Dr. Dana Wang is a psychiatrist and co-founder of Rivia Mind, a telepsychiatry group aiming to provide mental healthcare one can trust.
“What do you think about using AIs as therapists?” This question has been increasingly posed to me at dinner parties, at conferences and even during Uber rides. It seems like everyone is talking about AI these days, and I find myself having debates like Yuval Noah Harari and Yann Le Cun did on artificial intelligence. My instinct is to defend my profession against this invasion, but increasingly, I recognize the appeal. Humans alone may not readily overcome the many obstacles leaders in the mental health space currently face, such as gaps in care, social stigma, high cost and limited access. It’s worth pausing and envisioning what role AI can play in helping patients with mental health issues.
My view on AI serving in the role of a therapist in general is quite torn. On one hand, I recognize that currently the number of providers is the bottleneck for patients to access care and no matter how many innovative companies work on this issue, the bottom line is that there may not be enough providers to serve the growing number of patients. It also doesn’t seem like there are immediate drastic expansions planned to train more psychiatrists, nurse practitioners and therapists to meet our future demand.
On the other hand, one of the contributing factors of more people needing mental health interventions in the first place may be the isolative effects of technology. We are increasingly interacting with screens rather than faces. The number of close friends people report having has declined, and many people are suffering from serious loneliness. Despite the initial good intentions to build social media as a tool to engage and connect us, some research has found correlations between social media use and loneliness. Can leaders and practitioners in the mental health space use AI technology to solve a problem that may have been due in part to technology replacing in-person social interactions in the first place?
Regardless of the causes of our current mental health crisis, people need help now. We do need reliable ways to deliver mental health services. Some companies are building AIs to embody all the nice qualities of a wonderful therapist, such as warmth, empathy and understanding. Quality would be controllable with AI, and it could take the guesswork out of matching with a therapist who isn’t a good fit, which can take multiple trial and error rounds that impede progress and can be daunting. The initial session with an AI therapist might be like a guaranteed first-date success, which could be undeniably more appealing to users of these tools and lower the fear of uncertainty as a psychological barrier to seeking help. But how will companies factor in longer-term attachment?
In my experience, the most important therapeutic factor in therapy isn’t any particular modality, but the relationship a patient has with their therapist. What kind of relationship can AI have with humans that feels genuine, and would businesses just be creating AIs that say what users want to hear?
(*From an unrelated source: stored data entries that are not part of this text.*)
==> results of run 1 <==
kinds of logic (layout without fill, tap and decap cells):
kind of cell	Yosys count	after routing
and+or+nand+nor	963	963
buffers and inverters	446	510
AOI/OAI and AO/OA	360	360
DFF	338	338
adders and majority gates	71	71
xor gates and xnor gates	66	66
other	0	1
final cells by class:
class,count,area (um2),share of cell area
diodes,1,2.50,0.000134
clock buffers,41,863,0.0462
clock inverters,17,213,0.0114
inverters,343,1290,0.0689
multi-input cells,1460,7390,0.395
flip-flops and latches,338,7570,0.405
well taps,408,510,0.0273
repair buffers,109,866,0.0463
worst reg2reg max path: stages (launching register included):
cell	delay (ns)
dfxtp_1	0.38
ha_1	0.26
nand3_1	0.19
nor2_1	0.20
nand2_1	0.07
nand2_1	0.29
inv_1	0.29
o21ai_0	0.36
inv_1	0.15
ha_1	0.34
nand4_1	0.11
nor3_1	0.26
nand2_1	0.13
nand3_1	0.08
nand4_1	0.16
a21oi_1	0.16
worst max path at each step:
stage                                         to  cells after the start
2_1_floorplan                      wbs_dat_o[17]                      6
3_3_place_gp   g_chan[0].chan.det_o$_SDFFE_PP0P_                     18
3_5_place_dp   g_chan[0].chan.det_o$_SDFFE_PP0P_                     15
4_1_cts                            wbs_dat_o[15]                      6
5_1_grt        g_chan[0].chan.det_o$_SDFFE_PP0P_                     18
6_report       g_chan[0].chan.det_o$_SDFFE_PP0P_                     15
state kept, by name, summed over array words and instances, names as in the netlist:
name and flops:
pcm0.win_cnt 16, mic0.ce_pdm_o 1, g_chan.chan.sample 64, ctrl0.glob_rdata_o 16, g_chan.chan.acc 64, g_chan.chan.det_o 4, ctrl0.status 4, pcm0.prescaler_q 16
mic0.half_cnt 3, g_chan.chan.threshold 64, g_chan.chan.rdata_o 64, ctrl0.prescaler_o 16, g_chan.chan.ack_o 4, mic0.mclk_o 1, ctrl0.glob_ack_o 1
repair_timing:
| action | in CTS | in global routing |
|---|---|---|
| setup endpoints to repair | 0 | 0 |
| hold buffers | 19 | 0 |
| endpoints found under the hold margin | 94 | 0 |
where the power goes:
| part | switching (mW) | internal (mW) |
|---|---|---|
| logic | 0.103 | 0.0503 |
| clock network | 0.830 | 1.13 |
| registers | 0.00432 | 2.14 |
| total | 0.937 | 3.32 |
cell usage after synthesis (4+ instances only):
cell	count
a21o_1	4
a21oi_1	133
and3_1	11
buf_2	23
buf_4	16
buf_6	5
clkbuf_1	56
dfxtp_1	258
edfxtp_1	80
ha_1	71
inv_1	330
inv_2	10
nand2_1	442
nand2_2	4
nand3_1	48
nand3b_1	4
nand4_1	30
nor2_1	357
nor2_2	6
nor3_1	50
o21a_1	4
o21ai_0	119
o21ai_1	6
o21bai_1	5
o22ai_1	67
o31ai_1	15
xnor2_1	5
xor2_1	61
<file path="src/design/dma_pkg.sv">
package dma_pkg;

    // ==============================
    // widths and constants
    // ==============================

    typedef logic [31:0] addr_t;
    typedef logic [31:0] data_t;
    typedef logic [7:0]  burst_len_t;   // beats minus one, as on the bus.
    typedef logic [1:0]  resp_t;

    localparam int word_bytes_log2 = 2;  // a beat is one 32-bit word.
    localparam int max_burst = 256;

    // ==============================
    // channel payloads
    // ==============================

    // used for both AR and AW.
    typedef struct packed {
        addr_t      addr;
        burst_len_t len;
    } axi_ar_t;

    typedef struct packed {
        data_t data;
        resp_t resp;
        logic  last;
    } axi_r_t;

    typedef struct packed {
        data_t data;
        logic  last;
    } axi_w_t;

    typedef struct packed {
        addr_t       src;
        addr_t       dst;
        logic [15:0] count;   // in words.
    } copy_cmd_t;

    typedef enum logic [1:0] {IDLE, LOAD, BUSY} seq_state_t;
    typedef enum logic [1:0] {R_IDLE, R_DO_AR, R_DO_R} rd_state_t;
    typedef enum logic [1:0] {W_IDLE, W_DO_AW, W_DO_W, W_DO_B} wr_state_t;

endpackage
</file>
<file path="src/design/dma_copy_top.sv">
`timescale 1ns/1ps

module dma_copy_top
    import dma_pkg::*;
#(
    parameter int COUNT_WIDTH = 16,   // at most the 16 bits of the command count.
    parameter int FIFO_DEPTH  = 16
) (
    input  logic      clk,
    input  logic      rst,

    input  logic      cmd_valid,
    output logic      cmd_ready,
    input  copy_cmd_t cmd,
    output logic      done,

    output logic      ar_valid,
    input  logic      ar_ready,
    output axi_ar_t   ar,
    input  logic      r_valid,
    output logic      r_ready,
    input  axi_r_t    r,
    output logic      aw_valid,
    input  logic      aw_ready,
    output axi_ar_t   aw,
    output logic      w_valid,
    input  logic      w_ready,
    output axi_w_t    w,
    input  logic      b_valid,
    output logic      b_ready,
    input  resp_t     b_resp
);

    // ==============================
    // internal channels
    // ==============================

    logic                   read_addr_valid, read_addr_ready;
    addr_t                  read_addr;
    logic                   read_count_valid, read_count_ready;
    logic [COUNT_WIDTH-1:0] read_count;
    logic                   write_addr_valid, write_addr_ready;
    addr_t                  write_addr;
    logic                   write_count_valid, write_count_ready;
    logic [COUNT_WIDTH-1:0] write_count;

    logic                   read_data_valid, read_data_ready;
    data_t                  read_data;
    logic                   write_data_valid, write_data_ready;
    data_t                  write_data;
    logic                   r_idle, w_idle;

    copy_sequencer #(.COUNT_WIDTH(COUNT_WIDTH)) u_sequencer (.*);

    simple_dma #(.COUNT_WIDTH(COUNT_WIDTH)) u_dma (.*);

    stream_fifo #(.FIFO_DEPTH(FIFO_DEPTH)) u_fifo (
        .clk       (clk),
        .rst       (rst),
        .in_valid  (read_data_valid),
        .in_ready  (read_data_ready),
        .in_data   (read_data),
        .out_valid (write_data_valid),
        .out_ready (write_data_ready),
        .out_data  (write_data)
    );

endmodule

</file>
<file path="src/design/simple_dma.sv">
`timescale 1ns/1ps

module simple_dma
    import dma_pkg::*;
#(
    parameter int COUNT_WIDTH = 16
) (
    input  logic                   clk,
    input  logic                   rst,

    input  logic                   read_addr_valid,
    output logic                   read_addr_ready,
    input  addr_t                  read_addr,
    input  logic                   read_count_valid,
    output logic                   read_count_ready,
    input  logic [COUNT_WIDTH-1:0] read_count,
    input  logic                   write_addr_valid,
    output logic                   write_addr_ready,
    input  addr_t                  write_addr,
    input  logic                   write_count_valid,
    output logic                   write_count_ready,
    input  logic [COUNT_WIDTH-1:0] write_count,

    output logic                   read_data_valid,
    input  logic                   read_data_ready,
    output data_t                  read_data,
    input  logic                   write_data_valid,
    output logic                   write_data_ready,
    input  data_t                  write_data,

    output logic                   ar_valid,
    input  logic                   ar_ready,
    output axi_ar_t                ar,
    input  logic                   r_valid,
    output logic                   r_ready,
    input  axi_r_t                 r,
    output logic                   aw_valid,
    input  logic                   aw_ready,
    output axi_ar_t                aw,
    output logic                   w_valid,
    input  logic                   w_ready,
    output axi_w_t                 w,
    input  logic                   b_valid,
    output logic                   b_ready,

    output logic                   r_idle,
    output logic                   w_idle
);

    rd_state_t r_state, r_state_next;
    wr_state_t w_state, w_state_next;

    addr_t                  rd_addr, wr_addr;
    logic [COUNT_WIDTH-1:0] rd_count, wr_count;   // words not yet requested.
    burst_len_t             rd_len, wr_len;
    logic [8:0]             rd_beats, wr_beats;
    burst_len_t             beats_left;           // W beats still due in this burst.

    logic ar_fire, r_fire, aw_fire, w_fire, b_fire;
    logic read_addr_fire, read_count_fire, write_addr_fire, write_count_fire;

    // bursts are capped at 256 beats, the remainder goes in the next one.
    function automatic burst_len_t next_len(input logic [COUNT_WIDTH-1:0] left);
        logic [31:0] wide;
        wide = 32'(left);
        if (wide >= max_burst) begin
            return burst_len_t'(max_burst - 1);
        end
        return burst_len_t'(wide - 32'd1);
    endfunction

    assign ar_fire = ar_valid && ar_ready;
    assign r_fire  = r_valid && r_ready;
    assign aw_fire = aw_valid && aw_ready;
    assign w_fire  = w_valid && w_ready;
    assign b_fire  = b_valid && b_ready;

    assign read_addr_fire   = read_addr_valid && read_addr_ready;
    assign read_count_fire  = read_count_valid && read_count_ready;
    assign write_addr_fire  = write_addr_valid && write_addr_ready;
    assign write_count_fire = write_count_valid && write_count_ready;

    assign rd_len   = next_len(rd_count);
    assign wr_len   = next_len(wr_count);
    assign rd_beats = {1'b0, rd_len} + 9'd1;
    assign wr_beats = {1'b0, wr_len} + 9'd1;

    // ==============================
    // read half
    // ==============================

    always_comb begin
        case (r_state)
            R_IDLE:  r_state_next = read_count_fire && read_count != '0 ? R_DO_AR : R_IDLE;
            R_DO_AR: r_state_next = ar_fire ? R_DO_R : R_DO_AR;
            R_DO_R: begin
                if (r_fire && r.last) begin
                    r_state_next = rd_count != '0 ? R_DO_AR : R_IDLE;
                end else begin
                    r_state_next = R_DO_R;
                end
            end
            default: r_state_next = R_IDLE;
        endcase
    end

    always_ff @(posedge clk) begin
        if (rst) begin
            r_state  <= R_IDLE;
            rd_count <= '0;
        end else begin
            r_state <= r_state_next;
            if (ar_fire) begin
                rd_count <= rd_count - COUNT_WIDTH'(rd_beats);
            end else if (read_count_fire) begin
                rd_count <= read_count;
            end
        end
    end

    always_ff @(posedge clk) begin
        if (ar_fire) begin
            rd_addr <= rd_addr + (addr_t'(rd_beats) << word_bytes_log2);
        end else if (read_addr_fire) begin
            rd_addr <= read_addr;
        end
    end

    assign ar_valid = r_state == R_DO_AR;
    assign ar       = '{addr: rd_addr, len: rd_len};

    // read beats pass straight through to the FIFO.
    assign r_ready         = r_state == R_DO_R && read_data_ready;
    assign read_data_valid = r_state == R_DO_R && r_valid;
    assign read_data       = r.data;

    assign read_addr_ready  = r_state == R_IDLE;
    assign read_count_ready = r_state == R_IDLE;
    assign r_idle           = r_state == R_IDLE;

    // ==============================
    // write half
    // ==============================

    always_comb begin
        case (w_state)
            W_IDLE:  w_state_next = write_count_fire && write_count != '0 ? W_DO_AW : W_IDLE;
            W_DO_AW: w_state_next = aw_fire ? W_DO_W : W_DO_AW;
            W_DO_W:  w_state_next = w_fire && w.last ? W_DO_B : W_DO_W;
            W_DO_B: begin
                if (b_fire) begin
                    w_state_next = wr_count != '0 ? W_DO_AW : W_IDLE;
                end else begin
                    w_state_next = W_DO_B;
                end
            end
            default: w_state_next = W_IDLE;
        endcase
    end

    always_ff @(posedge clk) begin
        if (rst) begin
            w_state    <= W_IDLE;
            wr_count   <= '0;
            beats_left <= '0;
        end else begin
            w_state <= w_state_next;
            if (aw_fire) begin
                wr_count   <= wr_count - COUNT_WIDTH'(wr_beats);
                beats_left <= wr_len;
            end else begin
                if (write_count_fire) begin
                    wr_count <= write_count;
                end
                if (w_fire) begin
                    beats_left <= beats_left - 8'd1;
                end
            end
        end
    end

    always_ff @(posedge clk) begin
        if (aw_fire) begin
            wr_addr <= wr_addr + (addr_t'(wr_beats) << word_bytes_log2);
        end else if (write_addr_fire) begin
            wr_addr <= write_addr;
        end
    end

    assign aw_valid = w_state == W_DO_AW;
    assign aw       = '{addr: wr_addr, len: wr_len};

    assign w_valid          = w_state == W_DO_W && write_data_valid;
    assign write_data_ready = w_state == W_DO_W && w_ready;
    assign w                = '{data: write_data, last: beats_left == 8'd0};

    assign b_ready = w_state == W_DO_B;

    assign write_addr_ready  = w_state == W_IDLE;
    assign write_count_ready = w_state == W_IDLE;
    assign w_idle            = w_state == W_IDLE;

endmodule

</file>
<file path="src/design/copy_sequencer.sv">
`timescale 1ns/1ps

module copy_sequencer
    import dma_pkg::*;
#(
    parameter int COUNT_WIDTH = 16
) (
    input  logic                   clk,
    input  logic                   rst,

    input  logic                   cmd_valid,
    output logic                   cmd_ready,
    input  copy_cmd_t              cmd,

    output logic                   read_addr_valid,
    input  logic                   read_addr_ready,
    output addr_t                  read_addr,
    output logic                   read_count_valid,
    input  logic                   read_count_ready,
    output logic [COUNT_WIDTH-1:0] read_count,
    output logic                   write_addr_valid,
    input  logic                   write_addr_ready,
    output addr_t                  write_addr,
    output logic                   write_count_valid,
    input  logic                   write_count_ready,
    output logic [COUNT_WIDTH-1:0] write_count,

    input  logic                   r_idle,
    input  logic                   w_idle,
    output logic                   done
);

    seq_state_t state;
    copy_cmd_t  cmd_q;
    logic [3:0] pending;    // load channels not yet taken, write count in the top bit.
    logic [3:0] fire;
    logic       load_done;
    logic       zero_count;

    assign fire = {write_count_valid && write_count_ready,
                   write_addr_valid && write_addr_ready,
                   read_count_valid && read_count_ready,
                   read_addr_valid && read_addr_ready};
    assign load_done  = (pending & ~fire) == 4'b0000;
    assign zero_count = read_count == '0;

    assign cmd_ready         = state == IDLE;
    assign read_addr_valid   = state == LOAD && pending[0];
    assign read_count_valid  = state == LOAD && pending[1];
    assign write_addr_valid  = state == LOAD && pending[2];
    assign write_count_valid = state == LOAD && pending[3];

    assign read_addr   = cmd_q.src;
    assign read_count  = cmd_q.count[COUNT_WIDTH-1:0];
    assign write_addr  = cmd_q.dst;
    assign write_count = cmd_q.count[COUNT_WIDTH-1:0];

    always_ff @(posedge clk) begin
        if (cmd_valid && cmd_ready) begin
            cmd_q <= cmd;
        end
    end

    always_ff @(posedge clk) begin
        if (rst) begin
            state   <= IDLE;
            pending <= 4'b0000;
            done    <= 1'b0;
        end else begin
            done <= 1'b0;
            case (state)
                IDLE: begin
                    if (cmd_valid) begin
                        state   <= LOAD;
                        pending <= 4'b1111;
                    end
                end
                LOAD: begin
                    pending <= pending & ~fire;
                    if (load_done) begin
                        // the DMA stays idle on a zero load, so there is nothing to wait for.
                        state <= zero_count ? IDLE : BUSY;
                        done  <= zero_count;
                    end
                end
                BUSY: begin
                    if (r_idle && w_idle) begin
                        state <= IDLE;
                        done  <= 1'b1;
                    end
                end
                default: state <= IDLE;
            endcase
        end
    end

endmodule

</file>
<file path="src/design/stream_fifo.sv">
`timescale 1ns/1ps

module stream_fifo
    import dma_pkg::*;
#(
    parameter int FIFO_DEPTH = 16
) (
    input  logic  clk,
    input  logic  rst,

    input  logic  in_valid,
    output logic  in_ready,
    input  data_t in_data,

    output logic  out_valid,
    input  logic  out_ready,
    output data_t out_data
);

    localparam int PTR_WIDTH = $clog2(FIFO_DEPTH);

    data_t                mem [FIFO_DEPTH];
    logic [PTR_WIDTH:0]   wr_ptr, rd_ptr;   // top bit flips on every wrap.
    logic                 full, empty;
    logic                 push, pop;

    assign empty = wr_ptr == rd_ptr;
    assign full  = wr_ptr[PTR_WIDTH] != rd_ptr[PTR_WIDTH] &&
                   wr_ptr[PTR_WIDTH-1:0] == rd_ptr[PTR_WIDTH-1:0];

    // a full buffer still takes a word when the head leaves in the same cycle.
    assign in_ready  = !full || out_ready;
    assign out_valid = !empty;
    assign out_data  = mem[rd_ptr[PTR_WIDTH-1:0]];

    assign push = in_valid && in_ready;
    assign pop  = out_valid && out_ready;

    always_ff @(posedge clk) begin
        if (push) begin
            mem[wr_ptr[PTR_WIDTH-1:0]] <= in_data;
        end
    end

    always_ff @(posedge clk) begin
        if (rst) begin
            wr_ptr <= '0;
            rd_ptr <= '0;
        end else begin
            if (push) begin
                wr_ptr <= wr_ptr + 1'b1;
            end
            if (pop) begin
                rd_ptr <= rd_ptr + 1'b1;
            end
        end
    end

endmodule

</file>
<file path="config.mk">
export PLATFORM = sky130hd
export DESIGN_NAME = dma_copy_top
export DESIGN_NICKNAME = d
export VERILOG_FILES = /design/src/design/dma_pkg.sv /design/src/design/dma_copy_top.sv /design/src/design/simple_dma.sv /design/src/design/copy_sequencer.sv /design/src/design/stream_fifo.sv
export SDC_FILE = /design/constraint.sdc
export NUM_CORES = 1
export LEC_CHECK = 0
export CORE_MARGIN = 2
export CORE_UTILIZATION = 60
export DETAILED_ROUTE_END_ITERATION = 6
export DONT_BUFFER_PORTS = 1
export PLACE_DENSITY_LB_ADDON = 0.15
export SETUP_SLACK_MARGIN = 0.05
export SLEW_MARGIN = 30
export SYNTH_ARGS = -nofsm -noshare
export SYNTH_HDL_FRONTEND = slang
export SYNTH_SLANG_ARGS = --single-unit
</file>
<file path="constraint.sdc">
create_clock -name clk -period 4.5 [get_ports clk]
set_input_delay 0.225 -clock clk [delete_from_list [all_inputs] [get_ports clk]]
set_output_delay 0.225 -clock clk [all_outputs]
set_load 0.005 [all_outputs]
</file>
==> results by group <==
Die
  • Die Area: 52,600 um^2
  • Die X: about 230 um
  • Core Box Area: 50,200 um^2
  • Initial Util: 0.607
  • IO Count: 245
  • Row cnt: 82
  • Die height: 229 um

Detailed routing
  • Drt initial violations: 1,631
  • Initial DRT Pass Iterations: 7
  • Routed wire length: 68.7 mm
  • Routed vias: 17,041
  • Residual DRC: 0
  • Routed Antenna Nets: 0
  • Vias/cell: 6.31
  • DR WL/cell: 25.4 um

Worst setup path
  • Crit path max fanout: 10
  • Worst Path Required: 4.82 ns
  • Worst EP arrival: ~4.4 ns
  • Top Family by Delay on Critical Path: compound AO/OA/AOI/OAI gates
  • CP Buf/Inv Count: 1
  • Slowest-stage cell, CP: or4_4
  • Worst setup EP type: register
  • WS Path Type: register to register
  • Critical Path Start Type: register
  • Largest stage delay, worst path: about 0.5 ns
  • Cell Chain, Critical Path: nor4_4 > nand2b_1 > or4_4 > nor2_1 > inv_1 > ha_1 > nand2_1 > nor2_1 > a211o_1 > ha_1 > o211ai_1 > o21ai_0 > o221a_2 > o2111ai_1 > xor2_1 > o21ai_0

Final layout
  • Area of the multi-input gates: around 9100 um^2
  • Synthesis-to-finish area growth: 15.2%
  • Share of cells above drive strength 1: 0.177
  • # diodes: 0
  • Most common cell after layout, fill and taps aside: edfxtp_1
  • Register Area: 21,000 um^2
  • Nets@finish: between 2,000 and 2,500
  • Non-filler instance count after layout: about 2,700
  • Fillers: approximately 3,200
  • Fin area: 35,100 um^2
  • Most frequent cells in the layout: 656 x edfxtp_1, 160 x mux4_2, 139 x nand2_1

Clock tree
  • Insertion delay to the later sink of the worst-skew pair: 0.61 ns
  • Clk sink count: 721
  • Num CTS Buffers: 73
  • Root buf cell: clkbuf_16
  • CTS tree: built
  • Max H-tree Level: 3
  • Clock transition at path regs: around 0.06 ns
  • Longest Clk Path Bufs: 3

GRT
  • First-pass GRT wire length: 104 mm
  • Pin count of the biggest net entering global routing: 75
  • Met1 Use GR: 0.356
  • Vias in the first global route: 17,419
  • GR Util All Layers: 0.265
  • Initial antenna violation count: 2
  • GR Layer Usage met2: 0.446
  • Grt met3 use: 0.0493
  • Most Crowded Layer GR: met2
  • Remaining Overflow, GRT: 0

Timing
  • Final setup violation count: 0
  • Rel. slew slack: 0.383
  • RSZ-0062 raised after global routing: yes
  • Min Hold Slack: 0.0381 ns
  • Tcrit/Tclk final: 0.910
  • F_max: 244 MHz
  • Max-slew violations: 0
  • Slew @ Worst Pin: 0.926 ns
  • Tmin final: 4.10 ns
  • Setup TNS: 0 ns
  • Clock Skew: about 0.032 ns
  • Final Hold Vio Count: 0

Placement
  • Post-Place Cell Area: 31,500 um^2
  • DPL Wire Length: 39.2 mm
  • Dpl cells: approximately 2,500
  • IO Port Bufs: 0
  • Gpl congestion: 0.869

Synthesis
  • Cell area after synthesis: 30,500 um^2
  • Ys async rst share: 0
  • Seq/Total Area, Yosys: 0.690
  • Synth cell types: 82
  • FF+latch count, synth: 721
  • Synth area leader: edfxtp_1
  • Avg Inst Size Synth: about 17 um^2
  • Yosys warns: 0
  • Cells after synthesis: approximately 1,800
  • Yosys top cell area share: 0.647
  • Post-synth EDFFs: 656
  • Synth Flop Type: edfxtp_1
  • Top cells by area, synth: edfxtp_1 65%, mux4_2 12%, dfxtp_1 4.3%

Power and ir drop
  • Lkg Pwr: roughly 11 nW
  • Power Density: about 490 nW/um^2
  • Max VDD drop: ~0.44 mV

Run
  • Max Cap Viol: 0

Run status
  • Status: finished, final reports clean

Worst hold path
  • Worst min-delay path category: input port to register
cell type report:
cell class | count | area share
multi-input combinational | 984 | 0.261
sequential | 721 | 0.599
inverter | 34 | 0.00364
tap | 672 | 0.0240
clock inverter | 41 | 0.0115
clock buffer | 88 | 0.0555
timing repair buffer | 162 | 0.0458
state kept, by name, summed over array words and instances, names as in the netlist, named ones only:
| register | count |
|---|---|
| u_dma.beats_left | 8 |
| u_dma.r_state | 2 |
| u_dma.rd_addr | 32 |
| u_dma.rd_count | 16 |
| u_dma.w_state | 2 |
| u_dma.wr_addr | 32 |
| u_dma.wr_count | 16 |
| u_fifo.mem | 512 |
| u_fifo.rd_ptr | 5 |
| u_fifo.wr_ptr | 5 |
| u_sequencer.done | 1 |
| u_sequencer.pending | 4 |
| u_sequencer.read_addr | 32 |
| u_sequencer.read_count | 16 |
| u_sequencer.state | 2 |
| u_sequencer.write_addr | 32 |
routing by layer:
metal	share of wire	up-vias
met4	0.024	4
met1	0.40	8827
met3	0.065	119
met5	0.00036	-
met2	0.51	574
li1	-	7517
cells in the mapped netlist (33+ instances only):
cell	n
edfxtp_1	656
mux4_2	160
nand2_1	140
nor2_1	84
o21ai_0	72
dfxtp_1	65
a21oi_1	60
clkbuf_1	56
xor2_1	56
xnor2_1	52
ha_1	48
inv_1	33
where the power goes:
part / leakage, nW / internal [W] / switching, W / total [W]
sequential: 6.48 / 0.00752 / 0.000154 / 0.00767
clock: 1.15 / 0.00353 / 0.00247 / 0.00600
combinational: 3.76 / 0.00135 / 0.00205 / 0.00340
kinds of logic after synthesis:
kind of cell | after synthesis | share of synthesized area
simple gates | 399 | 0.0663
mux | 166 | 0.120
compound gates | 254 | 0.0537
other cells | 1 | 0.000123
flops | 721 | 0.690
fa+ha+maj | 52 | 0.0224
xor+xnor | 111 | 0.0327
buf+inv | 113 | 0.0150
worst reg2reg max path, stage by stage (launching register included):
cell	delay, ns
dfxtp_1	0.39
nor4_4	0.33
nand2b_1	0.13
or4_4	0.49
nor2_1	0.17
inv_1	0.13
ha_1	0.28
nand2_1	0.08
nor2_1	0.05
a211o_1	0.23
ha_1	0.35
o211ai_1	0.10
o21ai_0	0.31
o221a_2	0.41
o2111ai_1	0.15
xor2_1	0.15
o21ai_0	0.09
worst paths after layout:
kind	startpoint	to	slack, ns	cells past startpoint
worst min register to register	u_sequencer.pending[3]	u_sequencer.pending[3]	0.49	2
worst max register to register	u_dma.rd_count[9]	u_dma.rd_addr[26]	0.40	16
worst max-delay path	u_dma.rd_count[9]	u_dma.rd_addr[26]	0.40	16
worst min-delay path	r_valid	u_fifo.wr_ptr[0]	0.04	4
Already, people are forming virtual romantic or sexual relationships with AIs like CarynAI that can feel quite real. There are many accounts of users who are filled with heartache when an update to the model changes their AI’s responses, sometimes resulting in emotional devastation and tragic consequences. Our brain is able to project our needs, desires, hopes and fantasies onto cartoons and inanimate objects to make the relationship feel quite real even if it’s one-sided. But the difference with a therapist is the ability to challenge the patient to see their blind spots, call them out on the temporarily false securities of their psychological defenses, and bond over the human weakness we all face. Conflicts and arguments are grist for the mill. Will companies be able to create AIs capable of having conflict with patients and working through it? An AI might be able to serve as a comfort object with validating responses, but can it really challenge people to change?
Building trust between patients and AI therapists poses a different set of challenges that companies that build these tools will need to navigate. To me, I still treasure the kind of intimacy with humans knowing that the person I am talking to has shared similar experiences in life, has felt pain and knows the intensity of the emotions I experience. There is a trusting bond in genuine compassion. And knowing that someone has high regard for and cares for you because you are unique and not because you are part of a data set is meaningful.
To ethically build an AI therapist, companies need to carefully consider to what extent an AI will replace human interactions in the essence of healing as they build the framework for services. This is a tough question to pose for those businesses and entrepreneurs looking to advance this exciting technology. I hope AI therapy is subject to intensive testing not just for short-term outcomes but also for its long-term impact on our society as a whole.
There are still a lot more questions than answers. But one thing is for sure: leaders and organizations in the mental health space should never stop trying to solve our current gap in care and coming up with innovative solutions to deliver quality mental health services. And they should never stop asking tough questions to hold those designing our future accountable.